The premise in ERP for the treatment of OCD is graded exposures as opposed to flooding. In flooding, you face all your fears at once and get used to them, whether you feel ready or not. You are not explained why you have to do what you have to do. It is more like ‘I’m ordering you to do something’ rather than ‘Let us discuss what you can do.’ It is a more difficult form of exposure. It can get overwhelming and may also derail the recovery process if not done well.

In graded exposures, the approach is more collaborative rather than dictatorial, where you are expected to face your fears in a graded fashion, one after the other, and learn to manage your obsessions without doing your compulsions. When you face your fears, the anxiety that you experience should be high enough to make a difference but not so high that it overwhelms you into giving up. As you get better at handling the smaller fears, you progress to the larger ones. You decide which fears to pick first. You decide the pace. You decide the frequency. You decide when to start. You decide when to stop.

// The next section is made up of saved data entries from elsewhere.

This is an optimization exercise on Yosys and OpenROAD, whose aim is small area, a short achievable clock period and few clock cycles, not a production implementation.
RTL that was checked went through simulation tests only; none was proved equivalent to the original.
No activity file was given, so power comes from the tool's default toggle rates.

==> inputs of build 34 <==
## cobs_crc_frame_receiver_core
module cobs_crc_frame_receiver_core (
  input  logic       clk,
  input  logic       rst,
  input  logic       s_axis_tvalid,
  output logic       s_axis_tready,
  input  logic [7:0] s_axis_tdata,   
  input  logic [0:0] s_axis_tuser,   
  output logic       m_axis_tvalid,
  input  logic       m_axis_tready,
  output logic [7:0] m_axis_tdata,   
  output logic [7:0] m_axis_tuser,   
  output logic       m_axis_tlast
);
  logic       rdy_q;
  logic       acc;
  logic       in_v;
  logic       in_r;
  logic [7:0] in_b;
  logic       sk_v;
  logic       sk_r;
  logic [7:0] sk_b;
  logic       hold;
  logic       proc;
  logic       in_v_n;
  logic       sk_v_n;
  assign s_axis_tready = rdy_q;
  assign acc  = s_axis_tvalid && rdy_q;
  assign proc = in_v && !hold;
  always_comb begin
    in_v_n = in_v;
    sk_v_n = sk_v;
    if (proc || !in_v) begin
      in_v_n = sk_v || acc;
      sk_v_n = sk_v && acc;
    end else if (acc) begin
      sk_v_n = 1'b1;
    end
  end
  always_ff @(posedge clk) begin
    if (rst) begin
      in_v  <= 1'b0;
      sk_v  <= 1'b0;
  ...
Settings: LEC_CHECK=0, CAP_MARGIN=20, CORE_MARGIN=2, CORE_UTILIZATION=40, SETUP_SLACK_MARGIN=5, SLEW_MARGIN=20; clock period 8.0 ns.
run.sh (not shown) runs the stock make flow with config.mk's settings and CLKGATE_MAP_FILE= SYNTH_SCRIPT=/design/flow/synth_recipe.tcl, a recipe that flattens the netlist after the stock synthesis.
==> trial 72: changes against build 34 <==
SETUP_SLACK_MARGIN = unset   (was 5)
==> build 56: changes against build 34 <==
--- a/flow/design.v
+++ b/flow/design.v
@@ -159,24 +159,29 @@
   input  logic       in_v,
   input  logic       wr_ok,        
   input  logic       q_full,       
   output logic       hold,         
   input  logic       in_r,
   input  logic [7:0] in_b,
+  input  logic       in_z,         
+  input  logic       in_one,       
   output logic       wr_en,        
   output logic       wr_start,     
   output logic [7:0] wr_data,
   output logic       commit,       
   output logic       drop,         
   output logic       doom,         
   output logic       push,         
   output logic [6:0] desc
 );
   logic        sync;
   logic [7:0]  ecnt;     
   logic [7:0]  rem;      
+  logic        rem_z;    
+  logic        ecnt_nz;  
+  logic        lrem_nz;  
   logic        dst;      
   logic [2:0]  kind;
   logic [5:0]  lrem;     
   logic        over;     
   logic        cok;      
   logic [4:0]  m12;
@@ -185,44 +190,44 @@
   logic v, wr_need, push_need;
   logic is_zero, ev_resync, ev_delim, ev_data, ev_ovf, ev_store, ev_close;
   logic is_code, d_emit, frame_rst, crc_feed;
   logic [7:0] d;
   logic [3:0] st;
   logic [2:0] st_kind;
-  assign is_zero   = (in_b == 8'd0);
+  assign is_zero   = in_z;
   assign wr_need   = !in_r && !is_zero && sync && !ecnt[7] &&
-                     (!is_code || (ecnt != 8'd0)) && (!dst || (lrem != 6'd0));
-  assign push_need = !in_r && ((is_zero && sync && (ecnt != 8'd0)) || (!is_zero && sync && ecnt[7]));
+                     (!is_code || ecnt_nz) && (!dst || lrem_nz);
+  assign push_need = !in_r && sync && (is_zero ? ecnt_nz : ecnt[7]);
   assign hold      = in_v && ((wr_need && !wr_ok) || (push_need && q_full));
   assign v         = in_v && !hold;
   assign ev_resync = v && in_r;
   assign ev_delim  = v && !in_r && is_zero;
   assign ev_data   = v && !in_r && !is_zero && sync;
   assign ev_ovf    = ev_data && ecnt[7];
   assign ev_store  = ev_data && !ecnt[7];
-  assign ev_close  = ev_delim && sync && (ecnt != 8'd0);
+  assign ev_close  = ev_delim && sync && ecnt_nz;
   assign frame_rst = ev_resync || ev_delim || ev_ovf;
-  assign is_code   = (rem == 8'd0);
-  assign d_emit    = ev_store && (!is_code || (ecnt != 8'd0));
+  assign is_code   = rem_z;
+  assign d_emit    = ev_store && (!is_code || ecnt_nz);
   assign d         = is_code ? 8'd0 : in_b;
   assign crc_feed  = d_emit && (!dst || (lrem > 6'd2));
-  assign wr_en     = d_emit && (!dst || (lrem != 6'd0));
+  assign wr_en     = d_emit && (!dst || lrem_nz);
   assign wr_data   = d;
   assign wr_start  = !dst;
-  assign doom      = d_emit && dst && (lrem == 6'd0);
+  assign doom      = d_emit && dst && !lrem_nz;
   always_comb begin
     st_kind = 3'd0;
     if (!is_code)                                   st = 4'd5;
     else if (m12 == ccfr_pkg::M12_DONE_A)           st = 4'd1;
     else if (m12 == ccfr_pkg::M12_DONE_B)           st = 4'd2;
     else if (m34 == ccfr_pkg::M34_DONE_A)           st = 4'd3;
     else if (m34 == ccfr_pkg::M34_DONE_B)           st = 4'd4;
     else if (!dst)                                  st = 4'd6;
     else begin
       st_kind = kind;
-      if (over || (lrem != 6'd0))                   st = 4'd6;
+      if (over || lrem_nz)                          st = 4'd6;
       else if (!cok)                                st = 4'd7;
       else                                          st = 4'd0;
     end
   end
   assign push   = ev_close || ev_ovf;
   assign desc   = ev_ovf ? {3'd0, 4'd8} : {st_kind, st};
@@ -243,36 +248,43 @@
     end else if (ev_delim) begin
       sync <= 1'b1;
     end
   end
   always_ff @(posedge clk) begin
     if (rst || frame_rst) begin
-      ecnt <= 8'd0;
-      rem  <= 8'd0;
+      ecnt    <= 8'd0;
+      ecnt_nz <= 1'b0;
+      rem     <= 8'd0;
+      rem_z   <= 1'b1;
       dst  <= 1'b0;
       over <= 1'b0;
       m12  <= '0;
       m34  <= '0;
     end else if (ev_store) begin
-      ecnt <= ecnt + 8'd1;
+      ecnt    <= ecnt + 8'd1;
+      ecnt_nz <= 1'b1;
       if (is_code) begin
-        rem <= in_b - 8'd1;
+        rem   <= in_b - 8'd1;
+        rem_z <= in_one;
       end else begin
-        rem <= rem - 8'd1;
+        rem   <= rem - 8'd1;
+        rem_z <= (rem == 8'd1);
       end
       if (d_emit) begin
         m12 <= ccfr_pkg::m12_next(m12, d);
         m34 <= ccfr_pkg::m34_next(m34, d);
         if (!dst) begin
           dst  <= 1'b1;
           kind <= d[2:0];
-          lrem <= ccfr_pkg::kind_len_m1(d[2:0]);
-        end else if (lrem == 6'd0) begin
+          lrem    <= ccfr_pkg::kind_len_m1(d[2:0]);
+          lrem_nz <= 1'b1;
+        end else if (!lrem_nz) begin
           over <= 1'b1;
         end else begin
-          lrem <= lrem - 6'd1;
+          lrem    <= lrem - 6'd1;
+          lrem_nz <= (lrem != 6'd1);
         end
         if (dst && (lrem == 6'd2)) cok <= (d == crc[7:0]);
         if (dst && (lrem == 6'd1)) cok <= cok && (d == crc[15:8]);
       end
     end
   end
@@ -292,12 +304,15 @@
 );
   logic       rdy_q;
   logic       acc;
   logic       in_v;
   logic       in_r;
   logic [7:0] in_b;
+  logic       in_z;
+  logic       in_one;
+  logic [7:0] in_b_n;
   logic       sk_v;
   logic       sk_r;
   logic [7:0] sk_b;
   logic       hold;
   logic       proc;
   logic       in_v_n;
@@ -312,25 +327,28 @@
       in_v_n = sk_v || acc;
       sk_v_n = sk_v && acc;
     end else if (acc) begin
       sk_v_n = 1'b1;
     end
   end
+  assign in_b_n = sk_v ? sk_b : s_axis_tdata;
   always_ff @(posedge clk) begin
     if (rst) begin
       in_v  <= 1'b0;
       sk_v  <= 1'b0;
       rdy_q <= 1'b1;
     end else begin
       in_v  <= in_v_n;
       sk_v  <= sk_v_n;
       rdy_q <= !(in_v_n && sk_v_n);
     end
     if (proc || !in_v) begin
-      in_b <= sk_v ? sk_b : s_axis_tdata;
-      in_r <= sk_v ? sk_r : s_axis_tuser[0];
+      in_b   <= in_b_n;
+      in_z   <= (in_b_n == 8'd0);
+      in_one <= (in_b_n == 8'd1);
+      in_r   <= sk_v ? sk_r : s_axis_tuser[0];
     end
     if (!sk_v || proc) begin
       sk_b <= s_axis_tdata;
       sk_r <= s_axis_tuser[0];
     end
   end
@@ -350,12 +368,14 @@
     .in_v      (in_v),
     .wr_ok     (wr_ok),
     .q_full    (q_full),
     .hold      (hold),
     .in_r      (in_r),
     .in_b      (in_b),
+    .in_z      (in_z),
+    .in_one    (in_one),
     .wr_en     (wr_en),
     .wr_start  (wr_start),
     .wr_data   (wr_data),
     .commit    (commit),
     .drop      (drop),
     .doom      (doom),
@@ -438,13 +458,13 @@
     end
   end
   logic live;
   logic full;
   logic sync_w;
   assign live   = oact || g0 || g1 || fw;
-  assign full   = oact ? (head == rs) : g0 ? (head == dq0[13:7]) : g1 ? (head == dq1[13:7]) : 1'b0;
+  assign full   = (oact && (rs == ph)) || (g0 && (dq0[13:7] == ph)) || (g1 && (dq1[13:7] == ph));
   assign sync_w = (ph == head) && !full;
   assign wr_ok  = sync_w || (wr_start && !live);
   always_ff @(posedge clk) begin
     if (rst) begin
       ph   <= '0;
       head <= '0;
==> comparison table <==
Instance area at placement: trial 72 22710 um2; build 34 22770 um2; build 56 22720 um2
Clock transition time at the flip-flop clock pins of the worst setup and hold paths: trial 72 80 ps; build 34 60 ps; build 56 70 ps
Outcome: trial 72 complete, no violations; build 34 complete, no violations; build 56 complete, no violations
Average cell area after synthesis: trial 72 12.33 um2; build 34 12.33 um2; build 56 12.25 um2
Yosys top cell area share: trial 72 0.5475; build 34 0.5475; build 56 0.5506
Non-clock buffering overhead: trial 72 0.01748; build 34 0.03720; build 56 0.03471
Fraction of layout cells with a size suffix above 1: trial 72 0.1095; build 34 0.1851; build 56 0.1504
Leak Pwr: trial 72 9.301 nW; build 34 9.887 nW; build 56 9.636 nW
Worst slew slack as a fraction of its limit: trial 72 0.2693; build 34 0.3869; build 56 0.4478
Starting Density: trial 72 0.4050; build 34 0.4050; build 56 0.4040
Half-perimeter wire length after placement: trial 72 30.25 mm; build 34 30.36 mm; build 56 29.50 mm
Area taken by multi-input logic gates: trial 72 6538 um2; build 34 7191 um2; build 56 6705 um2
Final critical-path setup slack: trial 72 3743 ps; build 34 4880 ps; build 56 5002 ps
Top achievable clock speed: trial 72 234.9 MHz; build 34 320.5 MHz; build 56 333.5 MHz
Global-route wire length before repair: trial 72 72.02 mm; build 34 74.52 mm; build 56 73.61 mm
End point of the worst hold path: trial 72 u_ram.ring[42][0]; build 34 u_ram.ring[28][2]; build 56 u_ram.ring[58][3]
Number of buffers outside the clock class in the layout: trial 72 48; build 34 114; build 56 96
Post-place setup slack: trial 72 3427 ps; build 34 3580 ps; build 56 3505 ps
Testbench counts of build 34, summed over its fixed seeds: cycles 15,433.
Testbench counts of trial 72, summed over its fixed seeds: cycles 15,433.
Testbench counts of build 56, summed over its fixed seeds: cycles 15,433.
This is an optimization exercise on Yosys and OpenROAD, whose aim is a short achievable clock period and few clock cycles per item, not a production implementation. The RTL was checked by simulation tests, not by an equivalence proof against the original design. Power figures rest on the tool's default switching activity, not on a simulated workload.

Design mips_core, start of the top module:
module mips_core #(
    parameter mips_pkg::word_t RESET_PC = '0
) (
    input  logic                clock,
    input  logic                rst_n,
    output mips_pkg::word_t     imem_addr,
    input  mips_pkg::word_t     imem_data,
    output mips_pkg::word_t     dmem_addr,
    output mips_pkg::word_t     dmem_write_data,
    output logic                dmem_read,
    output logic                dmem_write,
    input  mips_pkg::word_t     dmem_read_data,
    output logic                wb_write,
    output mips_pkg::reg_addr_t wb_reg,
    output mips_pkg::word_t     wb_data
);
    logic                stall;                      
    logic                branch_taken;
    mips_pkg::word_t     branch_target;
    mips_pkg::word_t     id_instruction, id_pc_plus4;
    mips_pkg::reg_addr_t id_rs, id_rt;
    mips_pkg::word_t     id_rs_data, id_rt_data;     
    logic                uses_rs, uses_rt, is_branch;
    mips_pkg::fwd_sel_t  id_fwd_rs, id_fwd_rt, ex_fwd_rs, ex_fwd_rt;
    mips_pkg::alu_op_t   ex_alu_op;
    mips_pkg::word_t     ex_a, ex_b, ex_imm;
    logic                ex_use_imm;
    mips_pkg::reg_addr_t ex_rs, ex_rt, ex_dest;
    logic                ex_reg_write, ex_mem_read, ex_mem_write;
    mips_pkg::word_t     mem_alu_result, mem_store_data;
  ...
Size in the first run: about 4900 cells after synthesis, roughly 200 I/O pins.
clock: 7.0 ns
lec_check: 0
abc_clock_period_in_ps: 2500
cap_margin: 20
core_margin: 2
core_utilization: 40
setup_slack_margin: 3.5
slew_margin: 20
tns_end_percent: 100
run.sh (not shown) runs the stock make flow with config.mk's settings and CLKGATE_MAP_FILE= SYNTH_SCRIPT=/design/flow/synth_recipe.tcl, a recipe that flattens the netlist after the stock synthesis.
Testbench counts at the start, summed over its fixed seeds: cycles 46,453, instrs 43,169.
Rerun with:
- ABC_CLOCK_PERIOD_IN_PS: 2500 -> default
- SETUP_SLACK_MARGIN: 3.5 -> default
- TNS_END_PERCENT: 100 -> default
The new run passed the timing, design-rule and antenna checks.
Combinational power went down by about a fifth.
First-iteration DRC count falls by a few percent.
Total power shrinks by a few percent.
Clock skew grows by 0.012 ns.

---

## the previous run
Another version of the RTL of mips_core (not shown whole).
For scale: ~5800 cells after synthesis, ~1700 flip-flops, roughly 78000 µm² of cells after synthesis.
Settings: LEC_CHECK=0, ABC_CLOCK_PERIOD_IN_PS=2500, CAP_MARGIN=20, CORE_MARGIN=2, CORE_UTILIZATION=40, SETUP_SLACK_MARGIN=4.0, SLEW_MARGIN=20, TNS_END_PERCENT=100; clock period 7.0 ns.
The previous run ended with every stage complete and zero timing, DRC or antenna violations.
Testbench counts of the previous run, summed over its fixed seeds: cycles 44,930, instrs 43,169.
Relative to the previous run, the following input files were edited for the current run:
Settings: putting PLACE_DENSITY at 0.7 where nothing was set; swapping 40 for 55 in CORE_UTILIZATION.
--- outcome ---
The current run — total area of multi-input combinational cells about 0.45% higher, the previous run as reference. The static leakage on the current run is in line with that on the previous run. Of the previous run and the current run, the run reporting the higher layout cell share with drive strength beyond 1 was the current run.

Think of it like resistance training at the gym. When you start off, the weights are small enough to lift without causing exertion or damage but also large enough to exercise your muscles well. When you adjust to those weights, you lift larger ones. Or, think of it like learning a new language. You start with the basics, like the letters, sometimes even the script, if it is different from English, like Mandarin or Hindi. You proceed to the more difficult lessons only once you have mastered the easier ones.

Can you think of other examples where you did not know how to do something in the beginning, but with repeated practice, you got better at it? Hint—your childhood. Even activities like brushing your teeth follow that process. There was no fear, but there was difficulty, which you managed and at which you got better. Fill in Worksheet 3.3 to understand how capable you are at learning new things.

The purpose of this worksheet is to recognize that if you put your mind to something, you can achieve it. You may not master it, but through repetition you can do it well enough to put it on your resume. The same principle works with anxiety. If we face the obsession without doing the compulsion, the anxiety rises at first. But after some time, through repeated exposure, the anxiety begins to fall. It is almost as if your OCD gives up on you because you are not giving in.